Include or link to any favorable articles in the press or on social media about your group. Have you received an award? An organization milestone or anniversary? Do you have positions open? Make your organization personal with a behind-the-scenes look and share what you do and who you help.
2. Make it interactive. And fun.
People like lists: add a Top 10 list about a new product or upcoming event. Include a survey or poll that drives readers to your website and be sure to follow up with a “results” email for the poll or survey they just completed. Think about a “must have” app that your group uses and share it with your readers. Of course, add a video screencap and link to the video on your own YouTube channel.
3. Your team is great. Highlight them.
Your newsletter readers likely interact with your organization and staff, so why not highlight one of them in a newsletter? Bring a face to people who usually interact by phone with a short writeup about a hobby or an achievement. Add a link to your Google Reviews for readers to click and write a review about that staff member. Here’s how to create a link for your Google Reviews.
4. Use newsletters to provide support.
Want to cut down on calls and emails for help or support? Put that into your newsletter. Add an FAQ for something your clients often ask. Tell a customer care story and its resolution. Add a short before-and-after case study. And always offer free resources, like links, guides and white papers.
5. Add engagement opportunities.
Use your newsletter to let people know of an interesting meet-up you attend and encourage them to join the group at Meetup.com. If there’s an upcoming online event, put an early bird notice into your newsletter. Get feedback by adding a link to a survey on your website and call or reply to the readers who ask a question.

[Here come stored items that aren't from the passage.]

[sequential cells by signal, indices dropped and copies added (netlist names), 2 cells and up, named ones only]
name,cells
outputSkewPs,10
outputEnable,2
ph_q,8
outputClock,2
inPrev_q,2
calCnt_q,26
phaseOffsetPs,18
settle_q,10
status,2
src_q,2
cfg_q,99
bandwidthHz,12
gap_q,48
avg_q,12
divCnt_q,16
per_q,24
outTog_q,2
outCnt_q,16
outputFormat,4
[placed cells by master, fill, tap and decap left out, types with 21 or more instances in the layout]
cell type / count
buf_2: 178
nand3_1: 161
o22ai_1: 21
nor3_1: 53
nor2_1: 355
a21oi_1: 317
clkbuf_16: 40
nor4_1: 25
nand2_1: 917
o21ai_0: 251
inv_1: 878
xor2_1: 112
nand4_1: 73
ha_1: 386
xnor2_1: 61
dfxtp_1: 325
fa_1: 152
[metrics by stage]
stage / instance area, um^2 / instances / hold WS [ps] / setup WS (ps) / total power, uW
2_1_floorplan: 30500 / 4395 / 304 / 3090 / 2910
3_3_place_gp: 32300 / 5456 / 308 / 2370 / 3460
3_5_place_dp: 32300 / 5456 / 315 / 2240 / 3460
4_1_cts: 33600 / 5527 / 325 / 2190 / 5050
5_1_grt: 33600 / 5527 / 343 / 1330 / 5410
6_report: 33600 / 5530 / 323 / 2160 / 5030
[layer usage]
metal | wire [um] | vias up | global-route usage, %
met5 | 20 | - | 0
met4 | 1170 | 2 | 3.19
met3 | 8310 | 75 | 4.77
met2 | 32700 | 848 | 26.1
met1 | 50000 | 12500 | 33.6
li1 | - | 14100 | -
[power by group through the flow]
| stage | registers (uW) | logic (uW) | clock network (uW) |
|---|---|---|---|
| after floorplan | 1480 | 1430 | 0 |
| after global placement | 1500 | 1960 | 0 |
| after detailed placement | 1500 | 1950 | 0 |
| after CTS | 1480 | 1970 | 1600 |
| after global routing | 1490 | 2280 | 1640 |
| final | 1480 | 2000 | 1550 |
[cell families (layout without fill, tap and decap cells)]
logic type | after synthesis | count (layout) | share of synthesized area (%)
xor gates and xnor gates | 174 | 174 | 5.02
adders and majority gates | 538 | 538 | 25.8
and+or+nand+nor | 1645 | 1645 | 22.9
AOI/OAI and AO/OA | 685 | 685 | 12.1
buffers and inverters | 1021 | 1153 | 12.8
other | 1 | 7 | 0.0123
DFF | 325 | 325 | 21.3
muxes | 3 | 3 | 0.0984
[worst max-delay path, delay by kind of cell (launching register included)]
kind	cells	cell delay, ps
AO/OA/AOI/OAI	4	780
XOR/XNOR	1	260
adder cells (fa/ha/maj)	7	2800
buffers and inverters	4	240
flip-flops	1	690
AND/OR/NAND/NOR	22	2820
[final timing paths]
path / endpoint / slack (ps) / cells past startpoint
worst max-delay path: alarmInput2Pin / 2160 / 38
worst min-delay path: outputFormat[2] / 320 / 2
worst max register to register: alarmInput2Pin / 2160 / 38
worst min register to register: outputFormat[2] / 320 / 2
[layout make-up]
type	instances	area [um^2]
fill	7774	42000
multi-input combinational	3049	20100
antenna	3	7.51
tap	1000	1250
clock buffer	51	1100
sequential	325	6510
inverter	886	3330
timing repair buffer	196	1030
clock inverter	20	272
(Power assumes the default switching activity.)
==> src/rtl/dlc_pkg.sv <==
// Package: register map, field layouts and reset values for the DAC load/clear/limit block
package dlc_pkg;
    localparam int DLC_NUM_DAC = 12;
    localparam int DLC_NUM_AUX = 4;
    localparam int DLC_DW = 12;
    localparam int DLC_CLR_LSB = 3;
    // Register indices; byte address is index times four
    localparam logic [7:0] DLC_IDX_HW_CLR_MASK1 = 8'h57;
    localparam logic [7:0] DLC_IDX_LOAD_CFG = 8'h58;
    localparam logic [7:0] DLC_IDX_RANGE_SEL = 8'h59;
    localparam logic [7:0] DLC_IDX_AUX_LIMIT_BASE = 8'h5A;
    localparam logic [7:0] DLC_IDX_LT_UPPER = 8'h62;
    localparam logic [7:0] DLC_IDX_LT_LOWER = 8'h63;
    localparam logic [7:0] DLC_IDX_SW_CLEAR = 8'h55;
    localparam logic [7:0] DLC_IDX_DEV_CTRL = 8'h70;
    localparam logic [7:0] DLC_IDX_IRQ_STATUS = 8'h71;
    localparam logic [7:0] DLC_IDX_IRQ_MASK = 8'h72;
    localparam logic [7:0] DLC_IDX_DAC_DATA_BASE = 8'h80;
    localparam logic [7:0] DLC_IDX_DAC_OUT_BASE = 8'h90;
    localparam logic [7:0] DLC_IDX_DIFF_MODE = 8'h73;
    localparam logic [7:0] DLC_IDX_AUX_DATA_BASE = 8'h74;
    localparam logic [7:0] DLC_IDX_ALARM_CLR_EN = 8'h78;
    localparam int DLC_LOAD_BIT = 0;
    localparam logic [15:0] DLC_RST_ZERO = 16'h0000;
    localparam logic [11:0] DLC_RST_LT_UPPER = 12'h7FF;
    localparam logic [11:0] DLC_RST_LT_LOWER = 12'h800;
    localparam logic [11:0] DLC_RST_AUX_UPPER = 12'hFFF;
    localparam logic [11:0] DLC_RST_AUX_LOWER = 12'h000;
    localparam logic [1:0] DLC_RESP_OKAY = 2'b00;
    localparam logic [1:0] DLC_RESP_SLVERR = 2'b10;
endpackage : dlc_pkg

==> src/rtl/dlc_regs.sv <==
// DAC load, clear and alarm-window register bank behind an AXI4-Lite slave
// Operation
// - Pin-one clear mask bit set forces that DAC clear while clear_pin_one_n is low.
// - Sync-load bit 0: data write updates latch immediately; load pulse ignored.
// - Sync-load bit 1: data write updates register only; load pulse copies to latch.
// - Writing one to load bit in device control register makes internal load pulse.
// - Untouched channels are not reloaded; latch updates reach output at once.
// - Non-auto DAC mode ignores sync-load bit and always loads asynchronously.
// - Pin, alarm or software clear forces DACs clear regardless of sync-load.
// - Range bit 1 selects gain five, 0 selects gain two.
// - Aux inputs and the local temperature sensor each have upper and lower limit registers.
// - Aux result outside its window sets its out-of-range flag.
// - Single-ended compares unsigned; differential pairs signed using channel 0 and 2 limits.
// - Upper four bits of limit registers read zero and ignore writes.
// - Local temperature upper limit resets to 07FFh.
// - Software clear bit one forces DAC clear; zero restores operation.
`timescale 1ns/1ps
`default_nettype none
module dlc_regs
    import dlc_pkg::*;
#(
    parameter int NUM_DAC = DLC_NUM_DAC
) (
    input wire logic aclk,
    input wire logic aresetn,
    input wire logic [9:0] s_axi_awaddr,
    input wire logic s_axi_awvalid,
    output logic s_axi_awready,
    input wire logic [31:0] s_axi_wdata,
    input wire logic [3:0] s_axi_wstrb,
    input wire logic s_axi_wvalid,
    output logic s_axi_wready,
    output logic [1:0] s_axi_bresp,
    output logic s_axi_bvalid,
    input wire logic s_axi_bready,
    input wire logic [9:0] s_axi_araddr,
    input wire logic s_axi_arvalid,
    output logic s_axi_arready,
    output logic [31:0] s_axi_rdata,
    output logic [1:0] s_axi_rresp,
    output logic s_axi_rvalid,
    input wire logic s_axi_rready,
    input wire logic clear_pin_one_n,
    input wire logic [NUM_DAC-1:0] alarm_clear_req,
    input wire logic [2*NUM_DAC-1:0] dac_mode,
    input wire logic [DLC_NUM_AUX*DLC_DW-1:0] aux_result,
    input wire logic [DLC_NUM_AUX-1:0] aux_result_valid,
    output logic [NUM_DAC*DLC_DW-1:0] dac_out,
    output logic [NUM_DAC-1:0] dac_clear,
    output logic [NUM_DAC-1:0] range_select_bit,
    output logic [DLC_NUM_AUX-1:0] aux_out_of_range_flag,
    output logic irq
);
    logic aw_held, w_held;
    logic [7:0] aw_idx;
    logic [31:0] wdata_q;
    logic [3:0] wstrb_q;
    logic [15:0] hw_clear_mask_pin1, dac_load_config, dac_range_select, software_clear_reg;
    logic [3:0] diff_mode, alarm_clr_en;
    logic [11:0] local_temp_upper_limit, local_temp_lower_limit;
    logic [11:0] aux_input_upper_limit [DLC_NUM_AUX];
    logic [11:0] aux_input_lower_limit [DLC_NUM_AUX];
    logic [11:0] dac_data [NUM_DAC];
    logic [11:0] dac_latch [NUM_DAC];
    logic [DLC_NUM_AUX-1:0] irq_status, irq_mask;
    logic [DLC_NUM_AUX-1:0] window_bad;
    logic [NUM_DAC-1:0] clear_now;
    logic internal_load_pulse;

    logic next_aw_held, next_w_held, next_bvalid, next_rvalid, next_irq;
    logic next_awready, next_wready, next_arready;
    logic [7:0] next_aw_idx;
    logic [31:0] next_wdata_q, next_rdata;
    logic [3:0] next_wstrb_q;
    logic [1:0] next_bresp, next_rresp;
    logic [15:0] next_hw_clear_mask_pin1, next_dac_load_config, next_dac_range_select;
    logic [15:0] next_software_clear_reg;
    logic [3:0] next_diff_mode, next_alarm_clr_en;
    logic [11:0] next_lt_upper, next_lt_lower;
    logic [11:0] next_aux_upper [DLC_NUM_AUX];
    logic [11:0] next_aux_lower [DLC_NUM_AUX];
    logic [11:0] next_dac_data [NUM_DAC];
    logic [11:0] next_dac_latch [NUM_DAC];
    logic [DLC_NUM_AUX-1:0] next_irq_status, next_irq_mask, next_flag;
    logic [NUM_DAC-1:0] next_dac_clear;
    logic [NUM_DAC*DLC_DW-1:0] next_dac_out;
    logic do_write, do_read, wr_hit;
    logic [11:0] wr12;

    // Window comparison per aux input; differential pairs use the even channel limits
    always_comb begin
        for (int i = 0; i < DLC_NUM_AUX; i++) begin
            int lim;
            logic pair;
            logic [11:0] v;
            lim = i;
            pair = diff_mode[i & 2];
            v = aux_result[i*DLC_DW +: DLC_DW];
            if (pair) begin
                lim = i & 2;
            end
            if (pair) begin
                window_bad[i] = ($signed(v) > $signed(aux_input_upper_limit[lim])) ||
                                ($signed(v) < $signed(aux_input_lower_limit[lim]));
            end else begin
                window_bad[i] = (v > aux_input_upper_limit[lim]) ||
                                (v < aux_input_lower_limit[lim]);
            end
            // Upper not above lower keeps the alarm asserted
            if (pair ? ($signed(aux_input_upper_limit[lim]) <= $signed(aux_input_lower_limit[lim]))
                     : (aux_input_upper_limit[lim] <= aux_input_lower_limit[lim])) begin
                window_bad[i] = 1'b1;
            end
        end
    end

    always_comb begin
        do_write = aw_held && w_held && !s_axi_bvalid;
        do_read = s_axi_arvalid && s_axi_arready;
        wr12 = wdata_q[11:0];
        internal_load_pulse = do_write && aw_idx == DLC_IDX_DEV_CTRL && wstrb_q[0] &&
                              wdata_q[DLC_LOAD_BIT];
        for (int c = 0; c < NUM_DAC; c++) begin
            clear_now[c] = (hw_clear_mask_pin1[c+DLC_CLR_LSB] && !clear_pin_one_n) ||
                           software_clear_reg[c+DLC_CLR_LSB] ||
                           alarm_clear_req[c] ||
                           (alarm_clr_en[0] && (|(irq_status & window_bad)));
        end
    end

    always_comb begin
        next_aw_held = aw_held;
        next_w_held = w_held;
        next_aw_idx = aw_idx;
        next_wdata_q = wdata_q;
        next_wstrb_q = wstrb_q;
        next_bvalid = s_axi_bvalid && !s_axi_bready;
        next_bresp = s_axi_bresp;
        next_rvalid = s_axi_rvalid && !s_axi_rready;
        next_rresp = s_axi_rresp;
        next_rdata = s_axi_rdata;
        next_hw_clear_mask_pin1 = hw_clear_mask_pin1;
        next_dac_load_config = dac_load_config;
        next_dac_range_select = dac_range_select;
        next_software_clear_reg = software_clear_reg;
        next_diff_mode = diff_mode;
        next_alarm_clr_en = alarm_clr_en;
        next_lt_upper = local_temp_upper_limit;
        next_lt_lower = local_temp_lower_limit;
        next_aux_upper = aux_input_upper_limit;
        next_aux_lower = aux_input_lower_limit;
        next_dac_data = dac_data;
        next_dac_latch = dac_latch;
        next_irq_mask = irq_mask;
        next_irq_status = irq_status;
        wr_hit = 1'b1;
        if (s_axi_awvalid && s_axi_awready) begin
            next_aw_held = 1'b1;
            next_aw_idx = s_axi_awaddr[9:2];
        end
        if (s_axi_wvalid && s_axi_wready) begin
            next_w_held = 1'b1;
            next_wdata_q = s_axi_wdata;
            next_wstrb_q = s_axi_wstrb;
        end
        if (do_write) begin
            next_aw_held = 1'b0;
            next_w_held = 1'b0;
            next_bvalid = 1'b1;
            if (wstrb_q[1:0] == 2'b11) begin
                unique case (aw_idx)
                    DLC_IDX_HW_CLR_MASK1: next_hw_clear_mask_pin1 = {1'b0, wdata_q[14:3], 3'h0};
                    DLC_IDX_LOAD_CFG: next_dac_load_config = {4'h0, wr12};
                    DLC_IDX_RANGE_SEL: next_dac_range_select = {4'h0, wr12};
                    DLC_IDX_SW_CLEAR: next_software_clear_reg = {1'b0, wdata_q[14:3], 3'h0};
                    DLC_IDX_LT_UPPER: next_lt_upper = wr12;
                    DLC_IDX_LT_LOWER: next_lt_lower = wr12;
                    DLC_IDX_DEV_CTRL: ;
                    DLC_IDX_IRQ_STATUS: next_irq_status = irq_status & ~wdata_q[3:0];
                    DLC_IDX_IRQ_MASK: next_irq_mask = wdata_q[3:0];
                    DLC_IDX_DIFF_MODE: next_diff_mode = wdata_q[3:0];
                    DLC_IDX_ALARM_CLR_EN: next_alarm_clr_en = wdata_q[3:0];
                    default: begin
                        if (aw_idx >= DLC_IDX_AUX_LIMIT_BASE && aw_idx < DLC_IDX_AUX_LIMIT_BASE + 8'h08) begin
                            if (aw_idx[0] == DLC_IDX_AUX_LIMIT_BASE[0]) begin
                                next_aux_upper[2'((aw_idx - DLC_IDX_AUX_LIMIT_BASE) >> 1)] = wr12;
                            end else begin
                                next_aux_lower[2'((aw_idx - DLC_IDX_AUX_LIMIT_BASE) >> 1)] = wr12;
                            end
                        end else if (aw_idx >= DLC_IDX_DAC_DATA_BASE &&
                                     aw_idx < DLC_IDX_DAC_DATA_BASE + 8'(NUM_DAC)) begin
                            next_dac_data[4'(aw_idx - DLC_IDX_DAC_DATA_BASE)] = wr12;
                            // Immediate load unless sync-load in auto mode
                            if (!dac_load_config[4'(aw_idx - DLC_IDX_DAC_DATA_BASE)] ||
                                dac_mode[2*(4'(aw_idx - DLC_IDX_DAC_DATA_BASE)) +: 2] != 2'b00) begin
                                next_dac_latch[4'(aw_idx - DLC_IDX_DAC_DATA_BASE)] = wr12;
                            end
                        end else begin
                            wr_hit = 1'b0;
                        end
                    end
                endcase
            end
            next_bresp = wr_hit ? DLC_RESP_OKAY : DLC_RESP_SLVERR;
        end
        if (internal_load_pulse) begin
            for (int c = 0; c < NUM_DAC; c++) begin
                if (dac_load_config[c] && dac_mode[2*c +: 2] == 2'b00) begin
                    next_dac_latch[c] = dac_data[c];
                end
            end
        end
        // Set wins over clear
        next_irq_status = next_irq_status | (window_bad & aux_result_valid);
        if (do_read) begin
            next_rvalid = 1'b1;
            next_rresp = DLC_RESP_OKAY;
            next_rdata = 32'h0000_0000;
            unique case (s_axi_araddr[9:2])
                DLC_IDX_HW_CLR_MASK1: next_rdata[15:0] = hw_clear_mask_pin1;
                DLC_IDX_LOAD_CFG: next_rdata[15:0] = dac_load_config;
                DLC_IDX_RANGE_SEL: next_rdata[15:0] = dac_range_select;
                DLC_IDX_SW_CLEAR: next_rdata[15:0] = software_clear_reg;
                DLC_IDX_LT_UPPER: next_rdata[11:0] = local_temp_upper_limit;
                DLC_IDX_LT_LOWER: next_rdata[11:0] = local_temp_lower_limit;
                DLC_IDX_DEV_CTRL: next_rdata = 32'h0000_0000;
                DLC_IDX_IRQ_STATUS: next_rdata[3:0] = irq_status;
                DLC_IDX_IRQ_MASK: next_rdata[3:0] = irq_mask;
                DLC_IDX_DIFF_MODE: next_rdata[3:0] = diff_mode;
                DLC_IDX_ALARM_CLR_EN: next_rdata[3:0] = alarm_clr_en;
                default: begin
                    if (s_axi_araddr[9:2] >= DLC_IDX_AUX_LIMIT_BASE &&
                        s_axi_araddr[9:2] < DLC_IDX_AUX_LIMIT_BASE + 8'h08) begin
                        if (s_axi_araddr[2] == DLC_IDX_AUX_LIMIT_BASE[0]) begin
                            next_rdata[11:0] = aux_input_upper_limit[2'((s_axi_araddr[9:2] - DLC_IDX_AUX_LIMIT_BASE) >> 1)];
                        end else begin
                            next_rdata[11:0] = aux_input_lower_limit[2'((s_axi_araddr[9:2] - DLC_IDX_AUX_LIMIT_BASE) >> 1)];
                        end
                    end else if (s_axi_araddr[9:2] >= DLC_IDX_DAC_DATA_BASE &&
                                 s_axi_araddr[9:2] < DLC_IDX_DAC_DATA_BASE + 8'(NUM_DAC)) begin
                        next_rdata[11:0] = dac_data[4'(s_axi_araddr[9:2] - DLC_IDX_DAC_DATA_BASE)];
                    end else if (s_axi_araddr[9:2] >= DLC_IDX_DAC_OUT_BASE &&
                                 s_axi_araddr[9:2] < DLC_IDX_DAC_OUT_BASE + 8'(NUM_DAC)) begin
                        next_rdata[11:0] = dac_latch[4'(s_axi_araddr[9:2] - DLC_IDX_DAC_OUT_BASE)];
                    end else begin
                        next_rresp = DLC_RESP_SLVERR;
                    end
                end
            endcase
        end
        for (int c = 0; c < NUM_DAC; c++) begin
            next_dac_clear[c] = clear_now[c];
            next_dac_out[c*DLC_DW +: DLC_DW] = clear_now[c] ? 12'h000 : next_dac_latch[c];
        end
        next_flag = next_irq_status;
        next_irq = |(next_irq_status & next_irq_mask);
        next_awready = !next_aw_held && !next_bvalid;
        next_wready = !next_w_held && !next_bvalid;
        next_arready = !next_rvalid;
    end

    always_ff @(posedge aclk) begin
        if (!aresetn) begin
            aw_held <= 1'b0;
            w_held <= 1'b0;
            aw_idx <= 8'h00;
            wdata_q <= 32'h0000_0000;
            wstrb_q <= 4'h0;
            s_axi_bvalid <= 1'b0;
            s_axi_bresp <= DLC_RESP_OKAY;
            s_axi_rvalid <= 1'b0;
            s_axi_rresp <= DLC_RESP_OKAY;
            s_axi_rdata <= 32'h0000_0000;
            s_axi_awready <= 1'b1;
            s_axi_wready <= 1'b1;
            s_axi_arready <= 1'b1;
            hw_clear_mask_pin1 <= DLC_RST_ZERO;
            dac_load_config <= DLC_RST_ZERO;
            dac_range_select <= DLC_RST_ZERO;
            software_clear_reg <= DLC_RST_ZERO;
            diff_mode <= 4'h0;
            alarm_clr_en <= 4'h0;
            local_temp_upper_limit <= DLC_RST_LT_UPPER;
            local_temp_lower_limit <= DLC_RST_LT_LOWER;
            for (int i = 0; i < DLC_NUM_AUX; i++) begin
                aux_input_upper_limit[i] <= DLC_RST_AUX_UPPER;
                aux_input_lower_limit[i] <= DLC_RST_AUX_LOWER;
            end
            for (int c = 0; c < NUM_DAC; c++) begin
                dac_data[c] <= 12'h000;
                dac_latch[c] <= 12'h000;
            end
            irq_status <= 4'h0;
            irq_mask <= 4'h0;
            aux_out_of_range_flag <= 4'h0;
            dac_clear <= '0;
            dac_out <= '0;
            irq <= 1'b0;
        end else begin
            aw_held <= next_aw_held;
            w_held <= next_w_held;
            aw_idx <= next_aw_idx;
            wdata_q <= next_wdata_q;
            wstrb_q <= next_wstrb_q;
            s_axi_bvalid <= next_bvalid;
            s_axi_bresp <= next_bresp;
            s_axi_rvalid <= next_rvalid;
            s_axi_rresp <= next_rresp;
            s_axi_rdata <= next_rdata;
            s_axi_awready <= next_awready;
            s_axi_wready <= next_wready;
            s_axi_arready <= next_arready;
            hw_clear_mask_pin1 <= next_hw_clear_mask_pin1;
            dac_load_config <= next_dac_load_config;
            dac_range_select <= next_dac_range_select;
            software_clear_reg <= next_software_clear_reg;
            diff_mode <= next_diff_mode;
            alarm_clr_en <= next_alarm_clr_en;
            local_temp_upper_limit <= next_lt_upper;
            local_temp_lower_limit <= next_lt_lower;
            aux_input_upper_limit <= next_aux_upper;
            aux_input_lower_limit <= next_aux_lower;
            dac_data <= next_dac_data;
            dac_latch <= next_dac_latch;
            irq_status <= next_irq_status;
            irq_mask <= next_irq_mask;
            aux_out_of_range_flag <= next_flag;
            dac_clear <= next_dac_clear;
            dac_out <= next_dac_out;
            irq <= next_irq;
        end
    end

    always_comb begin
        range_select_bit = dac_range_select[NUM_DAC-1:0];
    end

    a_pin_clear: assert property (@(posedge aclk) disable iff (!aresetn)
        (!clear_pin_one_n && hw_clear_mask_pin1[DLC_CLR_LSB]) |=> dac_clear[0])
        else $error("pin clear not applied");
    a_sw_clear: assert property (@(posedge aclk) disable iff (!aresetn)
        software_clear_reg[DLC_CLR_LSB] |=> (dac_clear[0] && dac_out[11:0] == 12'h000))
        else $error("software clear not applied");
    a_sync_hold: assert property (@(posedge aclk) disable iff (!aresetn)
        (!internal_load_pulse && dac_load_config[1] && dac_mode[3:2] == 2'b00)
        |=> dac_latch[1] == $past(dac_latch[1]))
        else $error("sync latch changed without load");
    a_load_copy: assert property (@(posedge aclk) disable iff (!aresetn)
        (internal_load_pulse && dac_load_config[1] && dac_mode[3:2] == 2'b00)
        |=> dac_latch[1] == $past(dac_data[1]))
        else $error("load pulse did not copy");
    a_out_follow: assert property (@(posedge aclk) disable iff (!aresetn)
        !clear_now[0] |=> dac_out[11:0] == dac_latch[0])
        else $error("output not following latch");
    a_lt_reset: assert property (@(posedge aclk)
        !aresetn |=> local_temp_upper_limit == 12'h7FF)
        else $error("local upper limit reset wrong");
    a_bad_window: assert property (@(posedge aclk) disable iff (!aresetn)
        (aux_result_valid[0] && window_bad[0]) |=> aux_out_of_range_flag[0])
        else $error("alarm flag not set");
    a_range_map: assert property (@(posedge aclk) disable iff (!aresetn)
        range_select_bit == dac_range_select[NUM_DAC-1:0] && dac_range_select[15:12] == 4'h0)
        else $error("range select mismatch");
endmodule : dlc_regs
`default_nettype wire

==> config.mk <==
export PLATFORM = sky130hd
export DESIGN_NAME = dlc_regs
export DESIGN_NICKNAME = d
export VERILOG_FILES = /design/src/rtl/dlc_pkg.sv /design/src/rtl/dlc_regs.sv
export SDC_FILE = /design/constraint.sdc
export NUM_CORES = 2
export LEC_CHECK = 0
export BUFFER_PORTS_ARGS = -buffer_cell sky130_fd_sc_hd__buf_4
export CAP_MARGIN = 20
export CORE_MARGIN = 1
export CORE_UTILIZATION = 54
export DETAILED_ROUTE_END_ITERATION = 16
export HOLD_SLACK_MARGIN = 0.03
export PLACE_DENSITY = 0.76
export SYNTH_ARGS = -nofsm -noshare
export SYNTH_HDL_FRONTEND = slang
export SYNTH_SLANG_ARGS = --single-unit
export TNS_END_PERCENT = 50
==> constraint.sdc <==
create_clock -name aclk -period 4.3 [get_ports aclk]
set_clock_uncertainty 0.15 [all_clocks]
set_input_delay 0 -clock aclk [delete_from_list [all_inputs] [get_ports aclk]]
set_output_delay 0 -clock aclk [all_outputs]
set_load 0.005 [all_outputs]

6. Write a great subject line.
We send and receive too much email. Be sure yours makes it past the quick-scan of subject lines that we all do. Use an eye-catching and unique subject line. Keep it short, about five words, and use crisp and catchy words. Some bulk email tools (like Mailchimp) will evaluate your subject line and make recommendations. Make sure you use them.
7. Newsletter design and mobile.
Newest statistics say that 75% of readers check their email on a mobile device. Make sure your email is mobile-friendly. Skip the page background images. If your business or nonprofit sends regular bulk mail, design a custom template that focuses on your brand. Use that template for brand identity – so readers know who you are whether on mobile or desktop.